I see. Thanks a lot for the pointer.

> > Well, it would just prove that it really needs a comment why this
> > check is necessary.
> 
> The comment says why it is necessary. The previous read of the block ID
> cannot be trusted if the the tail has been pushed beyond it.

Not really. The comment describes what the check does. But it does not
explain why it is needed. The reason might be described be something like:

		* Make sure that the id read from tail_lpos is really
		* pointing to this lpos. The block might have been
		* reused in the meantime. Make sure to do not make
		* the new owner reusable.

But wait! This situation should get caught by the two existing descriptor
checks:

>		case desc_committed:
>			/*
>			 * This data block is invalid if the descriptor
>			 * does not point back to it.
>			 */
>			if (blk_lpos->begin != lpos_begin)
>				return false;
>			desc_make_reusable(desc_ring, id);
>			break;
>		case desc_reusable:
>			/*
>			 * This data block is invalid if the descriptor
>			 * does not point back to it.
>			 */
>			if (blk_lpos->begin != lpos_begin)
>				return false;
>			break;

Here again the comments describe what the check does but not why.
I would write something like:

			/*
			 * The block might have already been
			 * reused.
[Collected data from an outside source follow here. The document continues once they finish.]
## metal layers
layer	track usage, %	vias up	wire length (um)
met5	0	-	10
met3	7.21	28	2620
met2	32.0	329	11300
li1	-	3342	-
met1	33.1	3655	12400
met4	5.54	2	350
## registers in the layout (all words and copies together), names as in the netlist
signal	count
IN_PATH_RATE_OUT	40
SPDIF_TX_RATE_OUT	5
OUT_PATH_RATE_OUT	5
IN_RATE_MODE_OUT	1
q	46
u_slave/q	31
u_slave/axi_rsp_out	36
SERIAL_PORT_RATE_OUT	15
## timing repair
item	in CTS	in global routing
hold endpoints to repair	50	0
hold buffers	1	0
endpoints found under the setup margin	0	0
Make sure that the descriptor really
			 * points back to the checked lpos. It covers
			 * both situations. Random data might point to
			 * a valid descriptor just by chance. Or the block
			 * has been already reused by another descriptor.
			 */

BTW: In theory, it might happen that the ringbuffer is reused many
times in the meantime and (blk_lpos->begin == lpos_begin) again.
But then lpos_begin would be valid lpos again and even the range
check would not catch this as well.

So, I think that the lpos range check is still redundant. We might
describe it as an extra paranoid check but I am not sure if it is
worth it.

But I would remove it and keep the code "simple" and design "clear".
Well, I do not resist on it.

Best Regards,
Petr